When I read the article, I assumed that the antiwar folks would leap on it as a way to tie Iraq back to the discredited (justly or unjustly? At some point I need to learn enough history to know…) wars in Central America. I find that deliciously ironic, as many of those same antiwar folks argued two years ago that – as an alternative to invasion – we should just go covertly track and kill the leaders of terrorist groups.
Back in April 2004, Jim Henley said:
For one thing, I would continue to harry the men and organization behind the September 2001 atrocities to the ends of the earth. “Don’t Tread on Me” is my policy, and that’s what Al Qaeda did. Bite back hard.
…
What if Iraq becomes a weak state complete with Al Qaeda training camps and weapons labs? See scare quotes around “wait” and the part about harrying the people behind the attacks on the US to the ends of the earth, above. If camps set up, we pound hell out of them. It’s not like we don’t know how to bomb Iraq.
And speaking of inevitable atrocities, get ready for Iraqi death squads.
All together now: Saddam was worse! In terms of body count in Iraq this is true, though the man had a big head start on us, so we ought to be allowed a couple of decades to catch up. But what about the world ? Is it better? And are we? We have gone from a time in which the tyrant of an oil patch with a broken army and 23 million inhabitants practiced a tyranny which all decent people abhorred, to a time in which the largest and most powerful country in the history of mankind justifies torture and contemplates assassination teams – we should call them terror squads – as official policy. And the people who most consider our virtue unchallengeable are the quickest to publicly avow our need to torture and murder. That is quite a change. Is it hard to see why so much of the world regards it as unwelcome?

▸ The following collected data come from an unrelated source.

Context: an optimization exercise on an open-source flow, tuned for small area and a short achievable clock period. The choices shown serve that exercise and are no tape-out recipe.
At most, simulation tests tie the RTL to the original design; equivalence was not proved.
Function not checked in runs 6 to 8: the RTL went through the layout flow alone.
Power and IR drop assume default switching activity. The clock port is modelled as an ideal driver; clocking choices that lean on that would not hold on a real chip.

==> flow/design.v <==
`timescale 1ns / 1ps
module shaping_v5(
inp,shapedout,conf,clk,count,rst
    ,r1,r2);
    input [13:0] inp;
    input [11:0] conf;
    input clk;
    input rst;
    output [13:0] shapedout;
    output [11:0] count;
    output r1;
    output r2;
    parameter k = 100;
    parameter l = 200;
    localparam N = k+l+k+1;           
    wire [4:0] tau = conf[4:0];
    wire [4:0] m3  = conf[9:5];
    wire [1:0] sel = conf[11:10];
    reg [11:0] cnt;
    reg rst1;
    reg rst2;      
    reg rst2d;     
    reg [14*N-1:0] dline;
    reg signed [15:0] temp3;
    reg signed [22:0] acc4;
    reg signed [15:0] q3;
    reg signed [22:0] tmpS;
    reg signed [15:0] tmpT;
    reg [22:0] t6lo;
    reg [21:0] t6hi;
    reg signed [1:0] c6;
    reg [13:0] temp7;
    always @(posedge clk) begin
        if (rst)
            cnt <= 12'h001;
        else if (|cnt)
            cnt <= cnt + 1'b1;
        else
            cnt <= 12'h000;
    end
    always @(posedge clk) begin
        rst1  <= rst | (rst1 & (cnt < k+l+k+1));
        rst2  <= rst | rst1;
        rst2d <= rst2;
    end
    always @(posedge clk)
        dline <= {dline[14*(N-1)-1:0], inp};
    wire signed [15:0] d0   = {{2{dline[13]}}, dline[13:0]};
    wire signed [15:0] dk   = {{2{dline[14*k+13]}}, dline[14*k+:14]};
    wire signed [15:0] dkl  = {{2{dline[14*(k+l)+13]}}, dline[14*(k+l)+:14]};
    wire signed [15:0] dklk = {{2{dline[14*(k+l+k)+13]}}, dline[14*(k+l+k)+:14]};
    wire signed [23:0] w4 = {acc4, 1'b0};
    wire signed [23:0] w4s = w4 >>> tau;
    wire signed [22:0] temp5 = tmpS + {{7{tmpT[15]}}, tmpT};
    wire [24:0] lo_sum = {2'b00, t6lo} + {{2{tmpS[22]}}, tmpS} + {{9{tmpT[15]}}, tmpT};
    wire [21:0] t6hi_now = t6hi + {{20{c6[1]}}, c6};
    wire signed [44:0] temp6 = {t6hi_now, t6lo};
    always @(posedge clk)
        q3 <= dklk - dk - dkl;
    always @(posedge clk) begin
        if (rst2 | rst2d) begin
            temp3 <= 16'sd0;
            acc4  <= 23'sd0;
        end else begin
            temp3 <= d0 + q3;
            acc4  <= acc4 + {{7{d0[15]}}, d0} + {{7{q3[15]}}, q3};
        end
    end
    always @(posedge clk) begin
        if (rst2) begin
            tmpS  <= 23'sd0;
            tmpT  <= 16'sd0;
            t6lo  <= 23'd0;
            t6hi  <= 22'd0;
            c6    <= 2'sd0;
        end else begin
            if (tau == 5'd0)
                tmpS <= acc4;
            else if (tau == 5'd31)
                tmpS <= 23'sd0;
            else
                tmpS <= w4s[22:0];
            tmpT  <= (tau == 5'd0) ? 16'sd0 : temp3;
            t6lo  <= lo_sum[22:0];
            t6hi  <= t6hi_now;
            c6    <= lo_sum[24:23];
        end
    end
    wire signed [13:0] inps = inp;
    reg signed [44:0] vsrc;
    always @(*)
        case (sel)
        2'd0: vsrc = inps;
        2'd1: vsrc = temp3;
        2'd2: vsrc = temp5;
        default: vsrc = temp6;
        endcase
    wire signed [44:0] vsh = vsrc >>> m3;
    always @(posedge clk) begin
        if (rst2)
            temp7 <= 14'd0;
        else
            temp7 <= vsh[13:0];
    end
    assign shapedout = temp7;
    assign count = cnt;
    assign r1 = rst1;
    assign r2 = rst2;
endmodule
==> flow/flow/run.sh <==
#!/bin/bash
# Standard synthesis, then the standard layout with: a larger setup margin
# for timing repair, plain buffers (buf_4) on the ports instead of delay
# cells, and no dummy loads in clock tree synthesis. The clock period and
# constraints are unchanged.
set -euo pipefail
bash standard.sh synth > synth.log 2>&1
bash standard.sh SETUP_SLACK_MARGIN=7.35 \
  "BUFFER_PORTS_ARGS=-buffer_cell sky130_fd_sc_hd__buf_4" \
  "CTS_ARGS=-sink_clustering_enable -repair_clock_nets -sink_clustering_size 30 -sink_clustering_max_diameter 110 -buf_list sky130_fd_sc_hd__clkbuf_16 -dont_use_dummy_load" \
  finish > layout.log 2>&1
==> flow/standard.sh <==
#!/bin/bash
# synth_recipe.tcl (not shown) runs the flow's synth.tcl, then flattens the netlist and writes it again
# the make line also repeats each setting of config.mk as NAME=value (left out here)
make -C /OpenROAD-flow-scripts/flow DESIGN_CONFIG=/design/flow/config.mk WORK_HOME=/design/flow/orfs CLKGATE_MAP_FILE= SYNTH_SCRIPT=/design/flow/synth_recipe.tcl "${@:-finish}"
==> flow/config.mk <==
export PLATFORM = sky130hd
export DESIGN_NAME = shaping_v5
export DESIGN_NICKNAME = shaping_v5
export VERILOG_FILES = /design/flow/design.v
export SDC_FILE = /design/flow/constraint.sdc
export NUM_CORES = 4
export LEC_CHECK = 0
export CAP_MARGIN = 20
export CORE_MARGIN = 2
export CORE_UTILIZATION = 55
export CTS_BUF_LIST = sky130_fd_sc_hd__clkbuf_16
export CTS_CLUSTER_DIAMETER = 110
export CTS_CLUSTER_SIZE = 30
export SLEW_MARGIN = 20
==> flow/constraint.sdc <==
create_clock -name core_clock -period 11.0 [get_ports {clk}]
set_input_delay 2.2000 -clock core_clock [delete_from_list [all_inputs] [get_ports {clk}]]
set_output_delay 2.2000 -clock core_clock [all_outputs]
set_load 0.01 [all_outputs]
==> out/metrics.yaml, run 1 <==
global_route:
  antenna_found_initial: 3
  track_usage_pct: 13.9
  grt_max_degree: 65
  grt_pass1_vias: 47700
  overflow: 0
  grt_pass1_wl_mm: 265
floorplanning:
  start_util_pct: 55.2
  dieWidth_um: 487
  die_h_um: 487
  pin_count: 56
  dieArea_um2: 237000
  core_um2: 232000
  row_count: 177
setup_path:
  crit_path_max_fanout: 14
  cpLargestDelayFamily: "compound AO/OA/AOI/OAI gates"
  cp.required_ns: 11.70
  end_kind: "flop"
  critical-path-slowest-cell: "mux4_2"
  arrival_ns: 4.32
  cp.buffers_inverters: 3
  startpoint: "conf[10]"
  crit_path_frequent_cell: "o21ai_0"
  cp_cell_sequence: "buf_16 > inv_6 > nand2_8 > o31ai_2 > inv_1 > mux4_2 > o211ai_1 > o21ai_0 > o21ai_0"
  critical_path_class: "in -> reg"
  r2r_start: "tmpS[14]"
  cp-start-kind: "primary input"
  crit_path_max_incr_delay_ns: 0.51
power_and_ir_drop:
  p_leak_nw: 55.4
  vdd_drop_max_v: 0.000180
  seq_power_share_pct: 69.7
  clockPowerShare_pct: 29.6
  sw_frac_of_total_pct: 18.7
  p_sw_mw: 5.65
  p_per_area_nw_per_um2: 218
  internal_power_mw: 24.6
  pwr-share-comb_pct: 0.7
timing:
  setup_viol: 0
  tightest_slew_ns: 0.976
  finalCritPeriodShare_pct: 32.9
  fin_skew_ns: 0.0921
  finalMaxSlewViolations: 0
  timing.slew.headroom_pct: 34.8
  final.min_clock_period_ns: 3.62
  max_freq_mhz: 276
  final_hold_viol_count: 0
  rsz0062_at_grt: "yes"
  tns_ns: 0
cts:
  clock_latency_ns: 0.85
  cts_root_buf: "clkbuf_16"
  cts_buffers: 214
  cts_buffer_depth: 3
  htree_levels: 4
  clock-sinks: 5784
  cts.clk_slew.worst_paths_ns: 0.10
  cts_tree: "built"
drt:
  first_pass_iters: 5
  avgRoutedWirePerCell_um: 15.4
  vias: 48100
  viasPerCell: 4.46
  routed_wirelength_mm: 166
  drc_errors: 0
  antenna_left: 0
  first_iter_violations: 2375
synth:
  synth_cell_type_count: 98
  synth_common_cells: "5784 x dfxtp_1, 212 x nor2_1, 123 x ha_1"
  synth_top_area_share_pct: 90.3
  syn_nets: 7719
  synth.most_common_cell: "dfxtp_1"
  ys_dominant_reg_cell: "dfxtp_1"
  ys_seq_area_share_pct: 90.3
  synth_seq_cells: 5784
  syn_avg_cell_area_um2: 17.1
  netlist_area_um2: 128000
  async_flop_share_pct: 0
  synth_edf_count: 0
  synthCells: 7503
  yosys-top-cells-area: "dfxtp_1 90%, ha_1 1.2%, fa_1 1.0%"
  yosysTopAreaCell: "dfxtp_1"
  yosysWarnings: 1
final_layout:
  fin_nets: 7952
  drive_above_1_share_pct: 7.42
  syn_to_final_growth_pct: 8.32
  ff_latch_area_um2: 116000
  fillerInstances: 17400
  postLayoutCoreUtil_pct: 59.8
  multi_input_area_um2: 12600
placed_design:
  routabilityCongestion: 0.798
  dpl.hpwl_mm: 96.4
  portBuffers: 55
worst_hold_path:
  min_from: "dline[674]"
  hold_class: "reg -> reg"
run:
  cap_violations: 0
outcome:
  outcome: "complete, no violations"
-- final cells by class --
cell class / count / share of cell area [%]
Tap cell: 3043 / 2.74
Sequential cell: 5784 / 83.4
Clock buffer: 214 / 3.86
Inverter: 99 / 0.278
Antenna cell: 4 / 0.00721
Multi-Input combinational cell: 1530 / 9.06
Timing Repair Buffer: 107 / 0.661
-- sequential cells by signal, indices dropped and copies added, names as in the netlist --
signal and count:
rst2 1, t6hi 22, temp3 16, t6lo 23
acc4 23, c6 2, cnt 12, q3 16
tmpS 23, rst1 1, rst2d 1, temp7 14
dline 5614, tmpT 16
-- kinds of logic after synthesis --
kind of cell | count (synthesis) | share of synthesized area [%]
buf+inv | 190 | 0.571
mux | 101 | 1.02
simple gates | 598 | 2.24
fa+ha+maj | 188 | 2.21
xor+xnor | 91 | 0.627
compound gates | 551 | 3.03
flops | 5784 | 90.3
-- worst register-to-register path, cell delays in order (launching register included) --
cell and delay [ns]:
dfxtp_1 0.49, ha_1 0.36, a21o_1 0.21, a21o_1 0.21, a21o_1 0.21, or3_1 0.35
o211ai_1 0.36, buf_4 0.21, a31oi_2 0.12, o31ai_2 0.16, nor3_1 0.11, or4_1 0.55
o2111a_1 0.14
-- layer usage --
metal	GRT usage, %	wire, µm	vias to the layer above
li1	-	-	24300
met1	22.4	92200	23000
met2	19.2	64200	472
met3	2.37	5480	268
met4	3.87	3920	0
met5	0	0	-
-- power groups by stage --
stage | sequential (mW) | combinational [mW] | clock, mW
after detailed placement | 21.6 | 0.200 | 0
after CTS | 21.1 | 0.210 | 9.32
after global routing | 21.1 | 0.241 | 10.1
after floorplan | 21.6 | 0.140 | 0
final | 21.1 | 0.221 | 8.97
after global placement | 21.6 | 0.201 | 0
-- stage by stage --
step	cell area (µm²)	hold WS, ns	cells	power (mW)	setup WS (ns)
floorplan	128000	0.310	7503	21.7	7.09
global placement	132000	0.309	10500	21.8	5.65
global route	139000	0.250	10800	31.4	7.26
finish	139000	0.249	10800	30.3	7.38
detailed placement	132000	0.312	10500	21.8	5.70
CTS	138000	0.238	10700	30.6	7.35
-- layout by cell type (no fill, tap or decap), types with 34 or more instances in the layout --
master / count
buf_4: 96
dfxtp_1: 5756
inv_1: 93
nand2_1: 109
nand3_1: 45
nor3_1: 48
a21o_1: 35
ha_1: 105
xor2_1: 40
o21ai_0: 83
fa_1: 61
and2_1: 34
xnor2_1: 42
clkbuf_16: 215
mux2i_1: 48
a21oi_1: 90
nor2_1: 206
-- worst paths after layout --
check	to	slack (ns)	cells past startpoint
min	dline[688]	0.25	0
max reg2reg	temp7[3]	7.43	12
min reg2reg	dline[688]	0.25	0
max	temp7[4]	7.38	9
-- what timing repair did --
action                                  CTS  global route
resized for setup                        93           124
hold buffers                              0             0
pin swaps                                17            42
endpoints found under the setup margin   51            25
buffers inserted                         15            28
gates cloned                              0             2
==> run 2, diff against run 1 <==
--- a/flow/flow/run.sh
+++ b/flow/flow/run.sh
@@ -5,7 +5,7 @@
 # constraints are unchanged.
 set -euo pipefail
 bash standard.sh synth > synth.log 2>&1
-bash standard.sh SETUP_SLACK_MARGIN=7.35 \
+bash standard.sh SETUP_SLACK_MARGIN=7.9 \
   "BUFFER_PORTS_ARGS=-buffer_cell sky130_fd_sc_hd__buf_4" \
   "CTS_ARGS=-sink_clustering_enable -repair_clock_nets -sink_clustering_size 30 -sink_clustering_max_diameter 110 -buf_list sky130_fd_sc_hd__clkbuf_16 -dont_use_dummy_load" \
   finish > layout.log 2>&1
==> run 2 against run 1 <==
  * Die area did not move
  * Routed wire length rose by 3.4%
  * Sequential cell count did not move
  * Critical endpoint is now temp7[10]
  * Largest cell class unchanged
  * Highest routed layer unchanged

Jim, I hate to break it to you – and all the others I’ve argued with over the last two years – but your policies of covert action and assassination that you though were viable alternatives to invasion?
This is what they look like.
And for you to have advocated them – and Jim is certainly not the only one (I’ll add links as I have time to do some searching) who did – and then stand pointing at this ill-advised proposal as evidence of the Administration’s moral bankruptcy is a joke. Be consistent, folks, at least.